But even the Palestinians themselves don’t buy into the historical revisionism and fabrication that links present-day Palestinians to the Canaanites and Jebusites, who controlled Jerusalem prior to King David’s conquest of the city. Case in point: The Palestinians systematically destroy archaeological remains in order to erase any reminder of the Jewish past in the Land of Israel. Tellingly, they also don’t spare those artifacts that date to the period prior to the Israelites’ conquest of the land.

On the other hand, one very common claim, which many Israelis also happen to echo, is that the Palestinian national movement is essentially a mirror image of Zionism. They assert that it first began in the early part of the 20th century as a response by the local population to the Zionist movement, which sought the help of the British to settle the land and establish a Jewish state.

The truth, however, is that in one fell swoop the Six-Day War turned the Arabs of the Land of Israel into Palestinians.

Up until the war, the residents of Judea and Samaria were considered Jordanians, including by themselves, and held Jordanian citizenship.

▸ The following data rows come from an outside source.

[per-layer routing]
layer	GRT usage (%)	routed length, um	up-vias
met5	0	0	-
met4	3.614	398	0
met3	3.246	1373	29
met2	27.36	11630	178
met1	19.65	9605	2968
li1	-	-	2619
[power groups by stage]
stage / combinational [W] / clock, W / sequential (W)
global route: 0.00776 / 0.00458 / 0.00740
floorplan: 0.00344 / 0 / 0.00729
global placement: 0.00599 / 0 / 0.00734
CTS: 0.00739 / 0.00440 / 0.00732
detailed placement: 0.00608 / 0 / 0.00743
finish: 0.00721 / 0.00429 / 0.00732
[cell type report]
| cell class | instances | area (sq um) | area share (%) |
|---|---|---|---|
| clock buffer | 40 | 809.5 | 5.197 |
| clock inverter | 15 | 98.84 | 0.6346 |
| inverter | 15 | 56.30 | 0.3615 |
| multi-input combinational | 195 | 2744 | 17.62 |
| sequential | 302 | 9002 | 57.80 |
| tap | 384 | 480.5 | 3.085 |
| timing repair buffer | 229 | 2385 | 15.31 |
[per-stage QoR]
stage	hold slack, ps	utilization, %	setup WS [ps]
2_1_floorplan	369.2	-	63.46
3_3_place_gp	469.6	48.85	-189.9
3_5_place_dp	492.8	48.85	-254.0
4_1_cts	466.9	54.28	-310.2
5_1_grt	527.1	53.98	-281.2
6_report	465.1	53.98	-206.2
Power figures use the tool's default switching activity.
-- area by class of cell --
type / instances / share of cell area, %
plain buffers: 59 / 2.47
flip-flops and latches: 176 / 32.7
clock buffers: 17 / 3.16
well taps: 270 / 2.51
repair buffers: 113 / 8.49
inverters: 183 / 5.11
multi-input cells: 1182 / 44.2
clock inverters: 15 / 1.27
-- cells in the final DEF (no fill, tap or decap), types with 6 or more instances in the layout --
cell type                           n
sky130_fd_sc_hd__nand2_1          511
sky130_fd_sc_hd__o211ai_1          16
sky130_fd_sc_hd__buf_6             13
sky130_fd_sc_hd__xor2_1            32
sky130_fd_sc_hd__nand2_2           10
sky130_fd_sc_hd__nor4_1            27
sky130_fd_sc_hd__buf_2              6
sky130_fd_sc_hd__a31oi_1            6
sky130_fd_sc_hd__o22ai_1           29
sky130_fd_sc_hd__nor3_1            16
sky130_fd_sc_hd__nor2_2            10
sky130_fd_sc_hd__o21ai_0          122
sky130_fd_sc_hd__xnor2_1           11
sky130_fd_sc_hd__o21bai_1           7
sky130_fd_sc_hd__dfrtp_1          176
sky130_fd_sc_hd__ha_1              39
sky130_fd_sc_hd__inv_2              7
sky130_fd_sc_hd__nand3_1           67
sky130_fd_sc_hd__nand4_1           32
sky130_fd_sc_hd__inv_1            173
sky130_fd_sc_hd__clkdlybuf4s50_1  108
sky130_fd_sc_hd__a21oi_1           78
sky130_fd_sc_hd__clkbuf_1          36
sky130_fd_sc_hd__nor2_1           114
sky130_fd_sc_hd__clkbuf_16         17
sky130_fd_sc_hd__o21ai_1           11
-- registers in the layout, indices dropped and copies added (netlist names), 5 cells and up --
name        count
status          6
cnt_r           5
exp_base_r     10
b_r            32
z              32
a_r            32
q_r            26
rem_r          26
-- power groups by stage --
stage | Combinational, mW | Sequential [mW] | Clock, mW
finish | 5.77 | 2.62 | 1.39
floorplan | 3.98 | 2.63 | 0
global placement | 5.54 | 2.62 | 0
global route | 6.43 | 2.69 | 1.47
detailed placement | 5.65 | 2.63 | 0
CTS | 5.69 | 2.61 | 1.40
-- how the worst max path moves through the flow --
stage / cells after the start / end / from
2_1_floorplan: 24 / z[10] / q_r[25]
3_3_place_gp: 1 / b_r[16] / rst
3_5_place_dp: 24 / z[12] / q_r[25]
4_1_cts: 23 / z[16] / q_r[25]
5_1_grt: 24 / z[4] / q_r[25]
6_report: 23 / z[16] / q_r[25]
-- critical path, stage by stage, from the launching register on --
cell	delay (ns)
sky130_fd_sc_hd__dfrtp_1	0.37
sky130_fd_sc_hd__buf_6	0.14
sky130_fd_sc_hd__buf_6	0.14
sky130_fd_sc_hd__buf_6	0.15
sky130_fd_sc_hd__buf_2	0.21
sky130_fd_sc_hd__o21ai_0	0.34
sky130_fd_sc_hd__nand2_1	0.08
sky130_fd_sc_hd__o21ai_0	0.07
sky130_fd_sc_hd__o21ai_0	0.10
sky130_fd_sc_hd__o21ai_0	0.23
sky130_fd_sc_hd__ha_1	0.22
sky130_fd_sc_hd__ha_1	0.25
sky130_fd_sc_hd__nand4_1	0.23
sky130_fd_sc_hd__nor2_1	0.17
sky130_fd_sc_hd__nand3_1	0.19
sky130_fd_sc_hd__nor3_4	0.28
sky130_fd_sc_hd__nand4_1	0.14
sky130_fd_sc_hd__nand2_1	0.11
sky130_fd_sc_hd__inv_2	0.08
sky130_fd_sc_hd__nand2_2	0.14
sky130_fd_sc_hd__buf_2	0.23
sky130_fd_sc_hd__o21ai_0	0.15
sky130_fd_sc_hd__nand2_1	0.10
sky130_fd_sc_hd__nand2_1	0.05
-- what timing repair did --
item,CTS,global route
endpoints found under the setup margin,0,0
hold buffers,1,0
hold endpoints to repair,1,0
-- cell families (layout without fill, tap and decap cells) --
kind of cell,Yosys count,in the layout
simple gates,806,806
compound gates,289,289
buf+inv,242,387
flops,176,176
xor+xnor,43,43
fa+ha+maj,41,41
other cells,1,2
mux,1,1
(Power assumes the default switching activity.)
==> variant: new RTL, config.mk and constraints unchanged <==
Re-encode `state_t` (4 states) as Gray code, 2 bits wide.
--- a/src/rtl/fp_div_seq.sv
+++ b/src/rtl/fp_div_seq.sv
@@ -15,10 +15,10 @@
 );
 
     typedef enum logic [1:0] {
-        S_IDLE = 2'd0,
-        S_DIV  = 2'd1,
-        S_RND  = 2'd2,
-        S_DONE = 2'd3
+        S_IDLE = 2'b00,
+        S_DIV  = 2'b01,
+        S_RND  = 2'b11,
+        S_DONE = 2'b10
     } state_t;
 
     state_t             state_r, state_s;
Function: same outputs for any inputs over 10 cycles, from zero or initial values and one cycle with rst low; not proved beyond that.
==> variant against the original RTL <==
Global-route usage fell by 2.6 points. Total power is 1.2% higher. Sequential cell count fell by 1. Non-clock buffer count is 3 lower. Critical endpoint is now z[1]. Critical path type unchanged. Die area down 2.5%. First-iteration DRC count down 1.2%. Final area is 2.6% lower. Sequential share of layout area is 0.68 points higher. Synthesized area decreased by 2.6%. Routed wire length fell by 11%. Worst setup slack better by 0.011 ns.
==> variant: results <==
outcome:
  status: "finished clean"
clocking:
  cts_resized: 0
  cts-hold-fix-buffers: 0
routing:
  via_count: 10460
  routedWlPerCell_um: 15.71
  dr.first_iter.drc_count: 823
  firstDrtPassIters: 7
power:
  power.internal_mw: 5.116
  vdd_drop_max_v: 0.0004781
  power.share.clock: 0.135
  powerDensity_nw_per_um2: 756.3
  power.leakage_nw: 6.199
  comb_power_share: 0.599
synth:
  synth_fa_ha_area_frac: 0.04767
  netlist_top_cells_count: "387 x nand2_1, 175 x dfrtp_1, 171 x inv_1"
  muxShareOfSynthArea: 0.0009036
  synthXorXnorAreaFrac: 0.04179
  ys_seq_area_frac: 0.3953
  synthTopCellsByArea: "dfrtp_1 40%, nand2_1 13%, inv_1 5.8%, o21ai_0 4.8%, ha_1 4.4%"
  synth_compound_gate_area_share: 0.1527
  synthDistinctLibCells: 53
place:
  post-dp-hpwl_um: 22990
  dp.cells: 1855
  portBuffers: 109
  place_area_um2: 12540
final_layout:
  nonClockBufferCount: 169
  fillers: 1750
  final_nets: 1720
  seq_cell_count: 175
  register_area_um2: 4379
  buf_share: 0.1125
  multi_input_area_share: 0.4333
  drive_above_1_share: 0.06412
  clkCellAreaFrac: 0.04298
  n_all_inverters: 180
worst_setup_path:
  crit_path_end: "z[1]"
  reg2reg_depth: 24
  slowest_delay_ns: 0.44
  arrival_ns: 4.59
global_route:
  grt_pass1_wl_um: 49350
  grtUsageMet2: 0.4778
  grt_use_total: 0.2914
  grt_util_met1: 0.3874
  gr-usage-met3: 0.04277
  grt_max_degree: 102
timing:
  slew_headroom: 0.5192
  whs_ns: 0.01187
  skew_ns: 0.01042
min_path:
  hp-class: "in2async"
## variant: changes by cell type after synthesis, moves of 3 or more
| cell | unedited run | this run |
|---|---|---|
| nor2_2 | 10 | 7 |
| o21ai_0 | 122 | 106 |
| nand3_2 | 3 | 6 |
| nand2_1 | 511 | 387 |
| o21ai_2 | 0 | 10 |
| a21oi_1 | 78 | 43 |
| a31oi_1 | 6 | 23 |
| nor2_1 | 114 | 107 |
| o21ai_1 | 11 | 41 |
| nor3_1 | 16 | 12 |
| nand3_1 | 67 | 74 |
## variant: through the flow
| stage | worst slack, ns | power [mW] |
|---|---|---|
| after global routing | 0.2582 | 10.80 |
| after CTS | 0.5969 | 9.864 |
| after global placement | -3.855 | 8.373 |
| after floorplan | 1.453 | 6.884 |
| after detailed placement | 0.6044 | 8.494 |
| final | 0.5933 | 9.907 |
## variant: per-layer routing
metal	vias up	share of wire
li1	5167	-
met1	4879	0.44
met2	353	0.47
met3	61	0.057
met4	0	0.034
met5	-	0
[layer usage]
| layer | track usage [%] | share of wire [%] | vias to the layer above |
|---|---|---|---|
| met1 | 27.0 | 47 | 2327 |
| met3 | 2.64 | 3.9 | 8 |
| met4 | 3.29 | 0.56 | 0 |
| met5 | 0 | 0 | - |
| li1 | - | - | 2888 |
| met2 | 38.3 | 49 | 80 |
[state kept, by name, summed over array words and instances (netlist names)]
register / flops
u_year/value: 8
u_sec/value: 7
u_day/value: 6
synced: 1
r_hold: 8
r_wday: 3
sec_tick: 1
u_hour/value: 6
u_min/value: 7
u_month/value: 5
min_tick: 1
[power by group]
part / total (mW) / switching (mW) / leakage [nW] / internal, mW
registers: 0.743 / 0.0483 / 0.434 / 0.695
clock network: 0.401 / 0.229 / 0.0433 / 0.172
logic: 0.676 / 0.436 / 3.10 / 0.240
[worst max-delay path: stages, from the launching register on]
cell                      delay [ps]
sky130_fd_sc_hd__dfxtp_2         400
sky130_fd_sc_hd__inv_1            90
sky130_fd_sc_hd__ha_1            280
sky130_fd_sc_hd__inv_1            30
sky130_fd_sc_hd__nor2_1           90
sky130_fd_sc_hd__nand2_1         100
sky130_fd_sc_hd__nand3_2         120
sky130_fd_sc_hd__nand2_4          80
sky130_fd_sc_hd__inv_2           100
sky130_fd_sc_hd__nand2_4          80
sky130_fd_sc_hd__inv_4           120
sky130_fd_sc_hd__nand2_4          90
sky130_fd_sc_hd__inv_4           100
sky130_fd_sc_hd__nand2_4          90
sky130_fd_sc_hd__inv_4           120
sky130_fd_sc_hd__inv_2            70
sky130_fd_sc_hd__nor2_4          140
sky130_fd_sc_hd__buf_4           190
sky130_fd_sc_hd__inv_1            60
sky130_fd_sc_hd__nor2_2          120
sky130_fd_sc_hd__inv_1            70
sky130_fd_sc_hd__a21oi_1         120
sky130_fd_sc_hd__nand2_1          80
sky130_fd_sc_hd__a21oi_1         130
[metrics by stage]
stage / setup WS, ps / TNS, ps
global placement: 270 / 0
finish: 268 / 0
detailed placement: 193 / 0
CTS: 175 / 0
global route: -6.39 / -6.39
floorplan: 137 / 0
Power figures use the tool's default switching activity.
## config.mk

```make
export PLATFORM = sky130hd
export DESIGN_NAME = argmax_classifier
export DESIGN_NICKNAME = d
export VERILOG_FILES = /design/src/rtl/argmax_classifier_pkg.sv /design/src/rtl/argmax_classifier_top2_tracker.sv /design/src/rtl/argmax_classifier.sv
export SDC_FILE = /design/constraint.sdc
export NUM_CORES = 1
export LEC_CHECK = 0
export ABC_AREA = 1
export CAP_MARGIN = 20
export CELL_PAD_IN_SITES_DETAIL_PLACEMENT = 0
export CELL_PAD_IN_SITES_GLOBAL_PLACEMENT = 1
export CORE_ASPECT_RATIO = 0.75
export CORE_MARGIN = 2
export CORE_UTILIZATION = 48
export DETAILED_ROUTE_END_ITERATION = 10
export PLACE_DENSITY_LB_ADDON = 0.1
export SLEW_MARGIN = 20
export SYNTH_ARGS = -nofsm -noshare
export SYNTH_HDL_FRONTEND = slang
export SYNTH_SLANG_ARGS = --single-unit
```

## constraint.sdc

```tcl
create_clock -name clk -period 7.2 [get_ports clk]
set_input_delay 1.44 -clock clk [delete_from_list [all_inputs] [get_ports clk]]
set_output_delay 1.44 -clock clk [all_outputs]
set_load 0.05 [all_outputs]
```
<file path="config.mk">
export PLATFORM = sky130hd
export DESIGN_NAME = shared_bus_controller
export DESIGN_NICKNAME = d
export VERILOG_FILES = /design/src/rtl/bus_pkg.sv /design/src/rtl/rr_priority_select.sv /design/src/rtl/shared_bus_controller.sv
export SDC_FILE = /design/constraint.sdc
export NUM_CORES = 1
export LEC_CHECK = 0
export BUFFER_PORTS_ARGS = -buffer_cell sky130_fd_sc_hd__buf_2
export CAP_MARGIN = 20
export CORE_ASPECT_RATIO = 0.8
export CORE_MARGIN = 2
export CORE_UTILIZATION = 44
export DETAILED_ROUTE_END_ITERATION = 8
export SLEW_MARGIN = 20
export SYNTH_ARGS = -nofsm -noshare
export SYNTH_HDL_FRONTEND = slang
export SYNTH_SLANG_ARGS = --single-unit
</file>
<file path="constraint.sdc">
create_clock -name clk -period 2 [get_ports clk]
set_clock_uncertainty 0.1 [all_clocks]
set_input_delay 0.4 -clock clk [delete_from_list [all_inputs] [get_ports clk]]
set_output_delay 0.4 -clock clk [all_outputs]
set_load 0.005 [all_outputs]
</file>
<file path="src/rtl/bus_pkg.sv">
// Shared types and helpers for the shared bus controller: FSM state
// encoding, round-robin winner selection and response-line bit counting.
package bus_pkg;

    localparam int MAX_MASTERS = 8;
    localparam int MAX_IDX_W   = 3;
    localparam int MAX_SLAVES  = 8;

    typedef enum logic [2:0] {
        ST_IDLE    = 3'd0,
        ST_GRANT   = 3'd1,
        ST_ADDR    = 3'd2,
        ST_STROBE  = 3'd3,
        ST_RELEASE = 3'd4
    } bus_state_e;

    // Returns the first requester at or after last+1 (mod n); holds last if none request.
    function automatic logic [MAX_IDX_W-1:0] rr_pick(
        input logic [MAX_MASTERS-1:0] req,
        input logic [MAX_IDX_W-1:0]   last,
        input int                     n
    );
        logic [MAX_IDX_W-1:0] pick;
        logic [MAX_IDX_W-1:0] cand;
        logic                 found;
        pick  = last;
        found = 1'b0;
        for (int k = 1; k <= MAX_MASTERS; k++) begin
            cand = MAX_IDX_W'((int'(last) + k) % n);
            if (!found && (k <= n) && req[cand]) begin
                pick  = cand;
                found = 1'b1;
            end
        end
        return pick;
    endfunction

    // Number of set bits; more than one slave answering is a collision.
    function automatic logic [3:0] onehot_count(input logic [MAX_SLAVES-1:0] v);
        logic [3:0] cnt;
        cnt = 4'd0;
        for (int i = 0; i < MAX_SLAVES; i++) begin
            cnt = cnt + 4'(v[i]);
        end
        return cnt;
    endfunction

endpackage

</file>
<file path="src/rtl/rr_priority_select.sv">
// Combinational round-robin selector: rotates the request vector past the
// previous winner and priority-encodes the first requester found.
module rr_priority_select
    import bus_pkg::*;
#(
    parameter  int NUM_MASTERS = 2,
    localparam int IDX_W       = $clog2(NUM_MASTERS)
) (
    input  logic [NUM_MASTERS-1:0] req,
    input  logic [IDX_W-1:0]       last,
    output logic                   valid,
    output logic [IDX_W-1:0]       idx
);

    logic [MAX_IDX_W-1:0] pick;

    // Winner search starts one past the last grant so no master is starved
    always_comb begin
        pick  = rr_pick(MAX_MASTERS'(req), MAX_IDX_W'(last), NUM_MASTERS);
        valid = |req;
        idx   = IDX_W'(pick);
    end

endmodule

</file>
<file path="src/rtl/shared_bus_controller.sv">
// Shared address/data bus sequencer: round-robin grant, address phase with
// timeout and collision detection, fixed-width data strobe, bus turnaround.
// Handshake: a master holds barq_i until its bagd_o bit drops; slaves answer
// an address phase (target_ready_o high) by raising exactly one slave_av_i bit.
module shared_bus_controller
    import bus_pkg::*;
#(
    parameter  int NUM_MASTERS     = 2,
    parameter  int NUM_SLAVES      = 2,
    parameter  int CLK_MAX_TIMEOUT = 10,
    parameter  int STROBE_LEN      = 1,
    localparam int IDX_W           = $clog2(NUM_MASTERS)
) (
    input  logic                   clk,
    input  logic                   rst_n,
    input  logic [NUM_MASTERS-1:0] barq_i,
    output logic [NUM_MASTERS-1:0] bagd_o,
    output logic [IDX_W-1:0]       grant_idx_o,
    output logic                   target_ready_o,
    input  logic [NUM_SLAVES-1:0]  slave_av_i,
    output logic                   data_strobe_o,
    output logic                   done_o,
    output logic                   error_o
);

    localparam int TO_W = $clog2(CLK_MAX_TIMEOUT + 1);
    localparam int SB_W = $clog2(STROBE_LEN + 1);

    bus_state_e        state;
    logic [IDX_W-1:0]  last_ptr;
    logic [TO_W-1:0]   to_cnt;
    logic [SB_W-1:0]   sb_cnt;
    logic              pick_valid;
    logic [IDX_W-1:0]  pick_idx;
    logic [3:0]        av_count;
    logic              granted_req;

    rr_priority_select #(
        .NUM_MASTERS (NUM_MASTERS)
    ) u_rr_select (
        .req   (barq_i),
        .last  (last_ptr),
        .valid (pick_valid),
        .idx   (pick_idx)
    );

    assign av_count    = onehot_count(MAX_SLAVES'(slave_av_i));
    assign granted_req = |(barq_i & bagd_o);

    // Transfer sequencer; every output is a register so the bus sees no glitches
    always_ff @(posedge clk or negedge rst_n) begin
        if (!rst_n) begin
            state          <= ST_IDLE;
            last_ptr       <= IDX_W'(NUM_MASTERS - 1);
            bagd_o         <= '0;
            grant_idx_o    <= '0;
            target_ready_o <= 1'b0;
            data_strobe_o  <= 1'b0;
            done_o         <= 1'b0;
            error_o        <= 1'b0;
            to_cnt         <= '0;
            sb_cnt         <= '0;
        end else begin
            done_o  <= 1'b0;
            error_o <= 1'b0;
            case (state)
                ST_IDLE: begin
                    if (pick_valid) begin
                        bagd_o      <= NUM_MASTERS'(1) << pick_idx;
                        grant_idx_o <= pick_idx;
                        last_ptr    <= pick_idx;
                        state       <= ST_GRANT;
                    end
                end
                ST_GRANT: begin
                    if (!granted_req) begin
                        error_o <= 1'b1;
                        bagd_o  <= '0;
                        state   <= ST_RELEASE;
                    end else begin
                        target_ready_o <= 1'b1;
                        to_cnt         <= '0;
                        state          <= ST_ADDR;
                    end
                end
                ST_ADDR: begin
                    if (!granted_req || (av_count > 4'd1)) begin
                        // abort or collision: drop the bus without strobing
                        error_o        <= 1'b1;
                        bagd_o         <= '0;
                        target_ready_o <= 1'b0;
                        state          <= ST_RELEASE;
                    end else if (av_count == 4'd1) begin
                        // a response on the timeout edge still wins
                        data_strobe_o <= 1'b1;
                        sb_cnt        <= SB_W'(1);
                        state         <= ST_STROBE;
                    end else if (to_cnt == TO_W'(CLK_MAX_TIMEOUT - 1)) begin
                        error_o        <= 1'b1;
                        bagd_o         <= '0;
                        target_ready_o <= 1'b0;
                        state          <= ST_RELEASE;
                    end else begin
                        to_cnt <= to_cnt + TO_W'(1);
                    end
                end
                ST_STROBE: begin
                    // request drops here are ignored; the strobe always completes
                    if (sb_cnt == SB_W'(STROBE_LEN)) begin
                        done_o         <= 1'b1;
                        data_strobe_o  <= 1'b0;
                        bagd_o         <= '0;
                        target_ready_o <= 1'b0;
                        state          <= ST_RELEASE;
                    end else begin
                        sb_cnt <= sb_cnt + SB_W'(1);
                    end
                end
                ST_RELEASE: begin
                    state <= ST_IDLE;
                end
                default: begin
                    state <= ST_IDLE;
                end
            endcase
        end
    end

endmodule

</file>
===== config.mk =====
export PLATFORM = sky130hd
export DESIGN_NAME = booth16_mul_ctrl
export DESIGN_NICKNAME = d
export VERILOG_FILES = /design/src/rtl/booth16_mul_ctrl.sv
export SDC_FILE = /design/constraint.sdc
export NUM_CORES = 1
export LEC_CHECK = 0
export CORE_AREA = 2 2 39 41
export CTS_CLUSTER_DIAMETER = 150
export DETAILED_ROUTE_END_ITERATION = 7
export DIE_AREA = 0 0 41 43
export MAX_ROUTING_LAYER = met4
export PLACE_DENSITY = 0.49
export SLEW_MARGIN = 20
export SYNTH_ARGS = -nofsm -noshare
export SYNTH_HDL_FRONTEND = slang
export SYNTH_SLANG_ARGS = --single-unit

===== constraint.sdc =====
create_clock -name clk_i -period 1.5 [get_ports clk_i]
set_input_delay 0.3 -clock clk_i [delete_from_list [all_inputs] [get_ports clk_i]]
set_output_delay 0.3 -clock clk_i [all_outputs]
set_load 0.01 [all_outputs]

Ariel Sharon said “Jordan is Palestine” every time he was asked to propose a solution to the conflict with the Palestinians. This statement, however, was actually coined by King Abdullah I, the grandfather of the current king of Jordan, who established the Jordanian monarchy and annexed Judea and Samaria after the War of Independence in 1948.

In contrast to the inhabitants of Judea and Samaria, the residents of Gaza found themselves under the rule of the Egyptian military, which treated the coastal enclave as part of Egypt and never even considered making it an independent entity.

In June 1967, however, the Arabs dragged Israel into a war that no one expected and no one wanted. The price of Arab adventurism was the loss of Judea and Samaria, Gaza and the Sinai Peninsula.

The millions of Arabs who up to that point had lived under Jordanian or Egyptian control were now under Israeli rule, and somehow instantaneously “discovered” or “were informed” that they were, in fact, Palestinians. Their demand to be recognized as a people with national rights was promptly supported by those same Arab countries that had never contemplated establishing a Palestinian state in the territories under their control, yet were now eager to adopt such an idea in order to hurt Israel.

It must be said that the indecisiveness, hesitancy and unwillingness on the part of Israel to determine the future of the territories it captured in the Six-Day War, let alone demand them for itself, played into the hands of the Palestinians, who became the vanguard of the Arab struggle against Israel.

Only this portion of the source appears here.